[Stored data entries]
-------

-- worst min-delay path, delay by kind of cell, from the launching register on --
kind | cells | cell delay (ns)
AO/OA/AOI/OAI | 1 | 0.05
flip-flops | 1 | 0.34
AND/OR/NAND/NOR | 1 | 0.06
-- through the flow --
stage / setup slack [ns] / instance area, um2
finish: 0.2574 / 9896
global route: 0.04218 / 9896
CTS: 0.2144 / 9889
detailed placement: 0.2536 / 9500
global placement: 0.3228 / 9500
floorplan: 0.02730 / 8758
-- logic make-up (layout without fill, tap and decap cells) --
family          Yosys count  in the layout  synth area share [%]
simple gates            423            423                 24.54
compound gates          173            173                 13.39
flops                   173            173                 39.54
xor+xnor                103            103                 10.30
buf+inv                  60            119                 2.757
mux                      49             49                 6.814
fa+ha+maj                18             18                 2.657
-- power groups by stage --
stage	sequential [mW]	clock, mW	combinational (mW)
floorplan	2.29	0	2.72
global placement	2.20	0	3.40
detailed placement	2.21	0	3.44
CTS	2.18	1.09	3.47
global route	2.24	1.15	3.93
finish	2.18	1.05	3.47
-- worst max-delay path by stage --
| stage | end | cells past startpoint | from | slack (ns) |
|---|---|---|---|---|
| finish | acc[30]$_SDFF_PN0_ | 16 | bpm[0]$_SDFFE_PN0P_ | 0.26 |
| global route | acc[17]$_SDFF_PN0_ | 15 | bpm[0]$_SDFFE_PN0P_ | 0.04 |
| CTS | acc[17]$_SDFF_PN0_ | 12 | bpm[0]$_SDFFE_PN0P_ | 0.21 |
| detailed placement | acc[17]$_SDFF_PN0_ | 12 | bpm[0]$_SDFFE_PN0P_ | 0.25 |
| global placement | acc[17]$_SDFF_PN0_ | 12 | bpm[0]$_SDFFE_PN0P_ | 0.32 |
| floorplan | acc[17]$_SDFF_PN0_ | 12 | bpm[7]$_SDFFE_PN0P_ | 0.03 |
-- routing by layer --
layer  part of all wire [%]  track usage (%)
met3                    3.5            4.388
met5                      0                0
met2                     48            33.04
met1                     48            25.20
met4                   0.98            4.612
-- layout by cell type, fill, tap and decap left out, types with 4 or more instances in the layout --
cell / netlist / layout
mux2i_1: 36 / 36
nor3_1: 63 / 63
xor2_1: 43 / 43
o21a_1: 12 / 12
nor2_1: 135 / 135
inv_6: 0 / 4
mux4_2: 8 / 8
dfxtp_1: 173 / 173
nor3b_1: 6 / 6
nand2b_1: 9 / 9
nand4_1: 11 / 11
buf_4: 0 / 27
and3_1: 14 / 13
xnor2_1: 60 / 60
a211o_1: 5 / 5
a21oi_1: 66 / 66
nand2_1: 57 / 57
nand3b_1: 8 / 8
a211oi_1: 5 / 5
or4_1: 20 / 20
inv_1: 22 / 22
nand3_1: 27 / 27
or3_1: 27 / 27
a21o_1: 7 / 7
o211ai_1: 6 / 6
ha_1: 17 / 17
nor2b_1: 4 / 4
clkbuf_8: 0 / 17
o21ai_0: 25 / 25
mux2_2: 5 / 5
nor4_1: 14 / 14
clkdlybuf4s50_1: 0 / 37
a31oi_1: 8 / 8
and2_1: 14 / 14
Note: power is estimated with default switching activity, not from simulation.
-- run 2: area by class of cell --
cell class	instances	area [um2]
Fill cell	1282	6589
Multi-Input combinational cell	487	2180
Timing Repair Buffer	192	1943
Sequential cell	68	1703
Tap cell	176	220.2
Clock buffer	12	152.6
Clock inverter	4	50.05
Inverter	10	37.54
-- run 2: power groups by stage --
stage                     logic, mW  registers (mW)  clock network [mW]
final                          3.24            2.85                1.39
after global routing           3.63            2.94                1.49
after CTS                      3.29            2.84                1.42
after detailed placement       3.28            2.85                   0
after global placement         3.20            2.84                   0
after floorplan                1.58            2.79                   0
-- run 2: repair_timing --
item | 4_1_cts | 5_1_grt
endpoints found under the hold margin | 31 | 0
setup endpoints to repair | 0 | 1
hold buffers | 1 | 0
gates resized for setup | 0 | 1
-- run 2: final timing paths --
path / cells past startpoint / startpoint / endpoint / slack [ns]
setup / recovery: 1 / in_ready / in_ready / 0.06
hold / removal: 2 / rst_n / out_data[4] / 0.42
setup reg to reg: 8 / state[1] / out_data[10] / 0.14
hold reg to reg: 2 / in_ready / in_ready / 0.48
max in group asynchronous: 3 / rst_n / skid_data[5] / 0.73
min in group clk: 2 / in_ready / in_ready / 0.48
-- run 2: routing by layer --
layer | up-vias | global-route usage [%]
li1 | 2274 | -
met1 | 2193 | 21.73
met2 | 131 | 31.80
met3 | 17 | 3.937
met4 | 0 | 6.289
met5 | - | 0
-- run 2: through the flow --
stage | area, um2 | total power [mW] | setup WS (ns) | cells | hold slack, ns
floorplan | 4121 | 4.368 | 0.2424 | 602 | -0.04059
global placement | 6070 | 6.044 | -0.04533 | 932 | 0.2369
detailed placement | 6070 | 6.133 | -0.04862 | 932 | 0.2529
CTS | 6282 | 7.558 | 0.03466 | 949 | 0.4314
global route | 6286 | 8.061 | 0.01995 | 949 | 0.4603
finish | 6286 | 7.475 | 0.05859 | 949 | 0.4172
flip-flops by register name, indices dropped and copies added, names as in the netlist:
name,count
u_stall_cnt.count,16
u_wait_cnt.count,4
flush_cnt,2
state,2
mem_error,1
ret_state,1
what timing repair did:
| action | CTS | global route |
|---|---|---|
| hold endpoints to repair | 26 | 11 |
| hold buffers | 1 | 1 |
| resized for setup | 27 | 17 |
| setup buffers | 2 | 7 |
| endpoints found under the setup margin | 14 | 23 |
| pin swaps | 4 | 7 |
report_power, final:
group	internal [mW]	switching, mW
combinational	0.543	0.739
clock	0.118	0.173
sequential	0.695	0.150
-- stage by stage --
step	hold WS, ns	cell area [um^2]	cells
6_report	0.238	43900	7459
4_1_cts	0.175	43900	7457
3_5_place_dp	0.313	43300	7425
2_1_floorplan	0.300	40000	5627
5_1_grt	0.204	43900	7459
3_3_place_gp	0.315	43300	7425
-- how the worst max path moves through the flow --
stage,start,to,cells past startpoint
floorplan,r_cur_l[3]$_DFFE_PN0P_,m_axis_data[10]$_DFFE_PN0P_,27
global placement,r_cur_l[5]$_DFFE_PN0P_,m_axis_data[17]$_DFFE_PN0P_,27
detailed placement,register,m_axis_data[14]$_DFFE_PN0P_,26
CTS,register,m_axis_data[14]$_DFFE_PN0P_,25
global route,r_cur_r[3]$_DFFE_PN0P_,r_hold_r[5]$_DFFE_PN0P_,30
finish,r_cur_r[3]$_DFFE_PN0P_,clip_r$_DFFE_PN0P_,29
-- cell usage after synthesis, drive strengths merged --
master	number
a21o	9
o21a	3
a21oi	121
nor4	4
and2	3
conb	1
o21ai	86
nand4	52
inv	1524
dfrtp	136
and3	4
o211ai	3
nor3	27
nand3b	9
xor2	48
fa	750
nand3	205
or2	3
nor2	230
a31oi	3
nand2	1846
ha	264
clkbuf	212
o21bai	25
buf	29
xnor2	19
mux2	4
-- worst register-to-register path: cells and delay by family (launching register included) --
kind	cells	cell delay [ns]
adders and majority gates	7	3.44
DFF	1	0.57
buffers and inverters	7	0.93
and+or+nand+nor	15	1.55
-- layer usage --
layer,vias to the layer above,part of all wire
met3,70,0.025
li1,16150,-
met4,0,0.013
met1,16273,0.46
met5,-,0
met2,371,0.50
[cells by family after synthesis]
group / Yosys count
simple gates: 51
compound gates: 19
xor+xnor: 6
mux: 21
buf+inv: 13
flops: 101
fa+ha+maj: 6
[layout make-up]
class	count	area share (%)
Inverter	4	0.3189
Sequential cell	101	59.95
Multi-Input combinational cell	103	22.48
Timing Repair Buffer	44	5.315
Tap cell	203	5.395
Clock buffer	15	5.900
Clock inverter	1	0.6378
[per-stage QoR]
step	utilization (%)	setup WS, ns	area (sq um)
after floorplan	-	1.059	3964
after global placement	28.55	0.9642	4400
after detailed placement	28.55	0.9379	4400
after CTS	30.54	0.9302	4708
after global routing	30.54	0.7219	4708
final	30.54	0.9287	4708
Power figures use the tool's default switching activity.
File: config.mk
export PLATFORM = sky130hd
export DESIGN_NAME = rr_arb12
export DESIGN_NICKNAME = d
export VERILOG_FILES = /design/src/rtl/rr_arb12_pkg.sv /design/src/rtl/rr_arb12_pick.sv /design/src/rtl/rr_arb12.sv
export SDC_FILE = /design/constraint.sdc
export NUM_CORES = 1
export LEC_CHECK = 0
export BUFFER_PORTS_ARGS = -buffer_cell sky130_fd_sc_hd__buf_4
export CORE_ASPECT_RATIO = 1.2
export CORE_MARGIN = 2
export CORE_UTILIZATION = 59
export CTS_CLUSTER_SIZE = 16
export DETAILED_ROUTE_END_ITERATION = 8
export HOLD_SLACK_MARGIN = 0.03
export PLACE_DENSITY = 0.81
export SYNTH_ARGS = -nofsm -noshare
export SYNTH_HDL_FRONTEND = slang
export SYNTH_SLANG_ARGS = --single-unit
File: constraint.sdc
create_clock -name clk -period 5.4 [get_ports clk]
set_clock_uncertainty 0.05 [all_clocks]
set_input_delay 1.62 -clock clk [delete_from_list [all_inputs] [get_ports clk]]
set_output_delay 1.62 -clock clk [all_outputs]
set_load 0.1 [all_outputs]
File: src/rtl/rr_arb12_pkg.sv
// rr_arb12_pkg: shared sizes, state encodings and pointer helper for the 12-way arbiter
package rr_arb12_pkg;
    localparam int N   = 12;
    localparam int IDW = 4;
    localparam logic [1:0] IDLE = 2'd0;
    localparam logic [1:0] OWN  = 2'd1;
    localparam logic [1:0] GAP  = 2'd2;
    function automatic logic [IDW-1:0] wrap_inc(input logic [IDW-1:0] id);
        return (id == IDW'(N - 1)) ? '0 : id + 1'b1;
    endfunction
endpackage

File: src/rtl/rr_arb12_pick.sv
// rr_pick12: rotate-and-priority-encode search for the first request at or after ptr
module rr_pick12
    import rr_arb12_pkg::*;
(
    input  logic [N-1:0]   req,
    input  logic [IDW-1:0] ptr,
    output logic           hit,
    output logic [IDW-1:0] win
);
    logic [2*N-1:0] dbl;
    logic [N-1:0]   rot;
    logic [IDW-1:0] off;
    logic [IDW:0]   sum;
    // bit k of rot is req[(ptr+k) mod N]; lowest set bit is the offset from ptr
    always_comb begin
        dbl = {req, req} >> ptr;
        rot = dbl[N-1:0];
        hit = |req;
        off = '0;
        for (int i = N - 1; i >= 0; i--)
            if (rot[i]) off = IDW'(i);
        sum = {1'b0, ptr} + {1'b0, off};
        win = (sum >= (IDW+1)'(N)) ? IDW'(sum - (IDW+1)'(N)) : sum[IDW-1:0];
    end
endmodule

File: src/rtl/rr_arb12.sv
// rr_arb12: 12-way round-robin arbiter with tenure limit and one dead cycle between owners
module rr_arb12
    import rr_arb12_pkg::*;
#(
    parameter int MAX_TEN = 8
) (
    input  logic           clk,
    input  logic           rstn,
    input  logic [N-1:0]   req,
    output logic [N-1:0]   grant,
    output logic           gnt_valid,
    output logic [IDW-1:0] gnt_id,
    output logic           idle
);
    logic [1:0]     state;
    logic [IDW-1:0] ptr;
    logic [3:0]     ten;
    logic           hit;
    logic [IDW-1:0] win;
    logic           own_req;
    logic           others;
    logic           release_own;

    rr_pick12 u_pick (
        .req(req),
        .ptr(ptr),
        .hit(hit),
        .win(win)
    );

    nor u_idle_nor (idle, req[0], req[1], req[2], req[3], req[4], req[5],
                    req[6], req[7], req[8], req[9], req[10], req[11]);

    // grant is one-hot on the owner, so masking req with it isolates owner vs. waiters
    always_comb begin
        own_req     = |(req & grant);
        others      = |(req & ~grant);
        release_own = !own_req || (ten == 4'(MAX_TEN) && others);
    end

    // arbitration FSM: IDLE picks, OWN holds until release or forced hand-off, GAP idles one cycle
    always_ff @(posedge clk or negedge rstn) begin
        if (!rstn) begin
            state     <= IDLE;
            ptr       <= '0;
            ten       <= '0;
            grant     <= '0;
            gnt_valid <= 1'b0;
            gnt_id    <= '0;
        end else begin
            case (state)
                IDLE: if (hit) begin
                    state     <= OWN;
                    grant     <= N'(1) << win;
                    gnt_valid <= 1'b1;
                    gnt_id    <= win;
                    ten       <= 4'd1;
                end
                OWN: if (release_own) begin
                    state     <= GAP;
                    grant     <= '0;
                    gnt_valid <= 1'b0;
                    gnt_id    <= '0;
                    ptr       <= wrap_inc(gnt_id);
                    ten       <= '0;
                end else if (ten != 4'(MAX_TEN)) begin
                    ten <= ten + 4'd1;
                end
                default: state <= IDLE;
            endcase
        end
    end
endmodule

== Yosys cells after proc, flatten, opt, wreduce, memory -nomap -nowiden ==
Index checks and enable logic that the tools add are counted.
Word-level totals
  flip-flop bits (word level): 27
  logic and storage cells: 66
Cells by class
  $add $sub $neg: 4
  $lt $le $gt $ge: 1
  equal/unequal tests: 7
  shift operators: 2
  multiplexer cells: 30
  bitwise logic cells: 4
  reduce and logical (&&, ||, !) cells: 12
Operators by type and width (count)
  4-bit two-way mux: 19
  12-bit OR reduction: 3
  12-bit bitwise AND: 2
  12-bit two-way mux: 2
  12-bit case mux with 2 select lines: 1
  24-bit by 4-bit right shift with 12-bit output: 1
  4-bit case mux with 2 select lines: 2
  12-bit NOT: 1
  1-bit by 4-bit << shifter with 12-bit output (first input constant): 1
  4-bit by 1-bit adder with 4-bit output (second input constant): 2
  4-bit == test (second input constant): 2
  3-bit AND reduction: 2
  4-bit by 4-bit adder with 5-bit output: 1
  5-bit by 4-bit greater-or-equal comparator with 1-bit output (second input constant): 1
  2-bit two-way mux: 2
  2-bit != test (second input constant): 2
  4-bit != test (second input constant): 1
  2-bit case mux with 2 select lines: 1
  2-bit AND reduction: 2
  4-bit subtractor (second input constant): 1
  3-bit != test (second input constant): 1
  2-bit by 1-bit == test with 1-bit output (second input constant): 1
  2-bit zero test: 1
  1-bit two-way mux: 2
  other kinds (6): 6

== Longest topological paths before layout ==
  depth in word-level cells: 19
  mapped depth: 20
  depth with buffers taken out: 17

== Hierarchy ==
Synthesis repeated with hierarchy kept, for this count alone.
Unflattened totals
  cells, all modules: 279
  area, all modules: 2681.3 um^2
By module, submodules not included
  rr_arb12: instances 1, cells each 164, area each 1502.7 um^2, seq. area each 675.6 um^2
  rr_pick12: instances 1, cells each 115, area each 1178.6 um^2, seq. area each 0.0 um^2

== Worst setup path before layout ==
No wires, ideal clock.
  path kind: in2reg
  start point: input port req[11]
  end point: register grant[9]
  library setup time: 0.071 ns
  arrival time: 5.157 ns
  data required time: 5.279 ns
  slack: 0.122 ns
  cell stages on the path: 17
  path buffers: 1
  cells stage by stage: buf_2 mux4_1 mux2_2 mux2i_1 or2b_1 and3_1 o211a_1 ha_1 inv_1 fa_1 xor2_1 inv_1 ha_1 a21oi_1 a21oi_1 nor4_1 a32o_1
On the way
  word-level cells in the longest chain between the ends: 19
Ends and longest elaborated chain
  start: declaration: line rr_arb12.sv:9  | input logic [N-1:0] req,
  24-bit by 4-bit right shift with 12-bit output: line rr_arb12_pick.sv:16  | dbl = {req, req} >> ptr;
  4-bit two-way mux (12 in a row): line rr_arb12_pick.sv:21  | if (rot[i]) off = IDW'(i);
  4-bit by 4-bit adder with 5-bit output: line rr_arb12_pick.sv:22  | sum = {1'b0, ptr} + {1'b0, off};
  4-bit subtractor or 5-bit by 4-bit greater-or-equal comparator with 1-bit output (tied branches): line rr_arb12_pick.sv:23  | win = (sum >= (IDW+1)'(N)) ? IDW'(sum - (IDW+1)'(N)) : sum[IDW-1:0];
  4-bit two-way mux: line rr_arb12_pick.sv:23
  1-bit by 4-bit << shifter with 12-bit output: line rr_arb12.sv:54  | grant <= N'(1) << win;
  12-bit two-way mux: line rr_arb12.sv:52  | IDLE: if (hit) begin
  12-bit case mux with 2 select lines: line rr_arb12.sv:51  | case (state)
  end signal: assignment: line rr_arb12.sv:54
  end: declaration: line rr_arb12.sv:10  | output logic [N-1:0] grant,
Several ways; a longest one is shown, not always the timed one. The select of a mux whose other input is x is not followed.
A chain may end at the register's enable or synchronous reset.

== Worst setup path in the final report ==
  start point: input port req[11]
  end point: register grant[1]
The elaborated chain is that of the path after synthesis.

==> results.md <==
* Status: finished clean
* Worst Path Required at roughly 5.5 ns
* First drt pass iteration count at 5
* YS warnings at 0
* Hold Path Class: flip-flop to flip-flop
* Clock net sink count at 27
* Port Buffer Count at 31
* Mapped cell area at 2580 um^2
* Post-synth top area cell: dfrtp_1
* Hold_sp: state[1]$_DFFE_PN0P_
* Period utilization at 96.3%
* Top cells by area, synth: dfrtp_1, mux4_2, mux2i_1
* Clk buf depth at 2
* Worst-Margin Slew at between 0.9 and 1 ns
* CTS H-tree depth at 1
* Largest net degree at the start of global routing at 28
* Die W at 64.3 um
* Seq/Total Area, Yosys at roughly a quarter
* Top-area cell type share of the netlist area at roughly a quarter
* Row count at 26
* CP arrival at approximately 5.3 ns
* Worst hold slack at between 0.4 and 0.5 ns
* Setup violators final at 0
* Total gr overflow at 0
* Io pins at 32
* Syn Inst Count at 248
* Slew Limit Headroom at between 30% and 40%
* Vias at around 2200
* Share of layout cells above drive strength 1 at between 30 and 40%
* Min Clock Period, post-route at a little over 5 ns
* Vias per Instance at 6.46
* CP Class: primary input to flip-flop
* CP Max Fanout at 7
* Clock latency on the worst-skew pair at 0.27 ns
* Setup TNS Final at 0 ns
* Unique masters post-synth at 50
* Avg Inst Size Synth at slightly above 10 um^2
* Die span in y at 76.4 um
* Initial core utilization at 60.9%
* Hold Vio Cnt, Final at 0
* CP endpoint kind: flip-flop
* Post-synth EDFFs at 0
* Core Box Area at ~4200 um^2
* Routed len/inst at between 15 and 20 um
* Placed Area at slightly below 3000 um^2
* DRT Wirelength at 6540 um
* Layout Nets at between 300 and 400
* Synthesized flop and latch total at 27
* First-pass GRT wire length at ~11000 um
* DRT iter0 DRCs at 215
* Post-CTS Setup Bufs at 0
* Die area at just under 5000 um^2
* # hold bufs at CTS at 0
* Area Growth Syn to Fin at 18.0%
* Detailed-placement wirelength estimate at between 4000 and 5000 um
* Final-report max-slew violation count at 0
* Worst Slack Setup Final at between 0.2 and 0.25 ns
* Tot GR Track Use at a little over a quarter
* Most used DFF post-synth: dfrtp_1
* CTS tree: yes
* Ys async rst share at between 90% and 100%
* Crit start category: primary input
* Max Freq at around 190 MHz
* Mapped Nets at 271
* DP Worst Slack at -0.129 ns
* Drc violations at 0
* Max_cap viols at 0
* N_diodes at 0
* Root Buffer: clkbuf_8
* # fillers at roughly 320
* Initial antenna violation count at 0
* R2R Path Start: ptr[1]$_DFFE_PN0P_
* Vias in the first global route at about 2200
* Clk slew on worst S/H paths at about 0.090 ns
* Final instance area at roughly 3000 um^2
* Worst Setup SP: req[11]
* Post-DRT Antenna Nets at 0
* Cts repair resizes at 0
* RePlAce Congestion at roughly 0.96
* CTS buffer count at 3
==> through the flow <==
stage          utilization [%]  instances
2_1_floorplan                -        248
3_3_place_gp              69.9        344
3_5_place_dp              69.9        344
4_1_cts                   70.9        348
5_1_grt                   71.9        348
6_report                  71.9        348
==> cell families after synthesis <==
kind of cell,share of synthesized area [%]
AOI/OAI and AO/OA,18.1
buffers and inverters,5.83
and+or+nand+nor,13.7
xor gates and xnor gates,1.36
adders and majority gates,4.66
DFF,26.2
muxes,30.1
==> cell usage after synthesis (4+ instances only) <==
master,instances
mux2i_1,16
a221oi_1,4
nand2_1,12
buf_2,7
mux4_2,10
a21oi_1,15
dfrtp_1,27
inv_1,16
mux4_1,6
ha_1,8
a21o_1,5
nor2_1,12
nor2b_1,14
and2_1,4
nor4_1,4
mux2_4,5
o21ai_0,5
a22o_1,13
nand3_1,7
mux2_2,9
==> cells in the final DEF (no fill, tap or decap), drive strengths merged, types with 5 or more instances in the layout <==
cell type  count
buf           53
nor2          12
nor2b         14
mux2          15
inv           16
mux2i         18
o21ai          6
dfrtp         27
ha             8
a22o          13
nand3          7
mux4          16
a21oi         15
nand2         12
a21o           5
==> path summary, 6_finish.rpt <==
check                                       end  slack [ns]  depth (start not counted)
max in group asynchronous    ptr[2]$_DFFE_PN0P_        3.84                          1
min in group asynchronous  grant[1]$_DFFE_PN0P_        1.19                          1
setup / recovery           grant[1]$_DFFE_PN0P_        0.20                         19
hold reg to reg            state[0]$_DFFE_PN0P_        0.44                          1
setup reg to reg           grant[1]$_DFFE_PN0P_        0.57                         18
hold / removal             state[0]$_DFFE_PN0P_        0.44                          1
==> per-layer routing <==
metal | wire length, um | GRT usage [%] | share of wire (%) | vias to the layer above
li1 | - | - | - | 1038
met1 | 2730 | 37.3 | 42 | 1102
met2 | 3240 | 45.2 | 49 | 90
met3 | 348 | 1.92 | 5.3 | 19
met4 | 231 | 11.3 | 3.5 | 0
met5 | 0 | 0 | 0 | -
==> critical path, cell delays in order <==
cell and delay (ns):
buf_4 0.14, mux4_1 0.55, mux2_2 0.33, mux2i_4 0.17
or2b_1 0.14, and3_1 0.16, o211a_1 0.16, ha_1 0.16
inv_1 0.06, fa_1 0.42, xor2_2 0.17, inv_1 0.08
ha_1 0.21, a21oi_2 0.16, nand2_1 0.12, o21ai_2 0.16
a21oi_1 0.09, buf_4 0.16, a32o_1 0.25
==> registers in the layout, indices dropped and copies added, names as in the netlist <==
name and flops:
ten 4, ptr 4, grant 12, gnt_id 4, state 2, gnt_valid 1
==> final cells by class <==
class / count / area (um^2) / area share [%]
Multi-Input combinational cell: 192 / 1790 / 58.9
Sequential cell: 27 / 676 / 22.2
Timing Repair Buffer: 53 / 398 / 13.1
Tap cell: 56 / 70.1 / 2.31
Inverter: 16 / 60.1 / 1.98
Clock buffer: 4 / 45.0 / 1.48
Power is left out: the tool's default activity adds up to more than one toggle a clock period on the data nets, which glitch-free logic cannot reach.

-------

:: Instructions to follow ::
What are the lines above, starting at the one with "met1 | 2193 | 21.73" and ending at the one with "floorplan | 4121"? Give them again exactly, and only them.

:: Written solution ::
met1 | 2193 | 21.73
met2 | 131 | 31.80
met3 | 17 | 3.937
met4 | 0 | 6.289
met5 | - | 0
-- run 2: through the flow --
stage | area, um2 | total power [mW] | setup WS (ns) | cells | hold slack, ns
floorplan | 4121 | 4.368 | 0.2424 | 602 | -0.04059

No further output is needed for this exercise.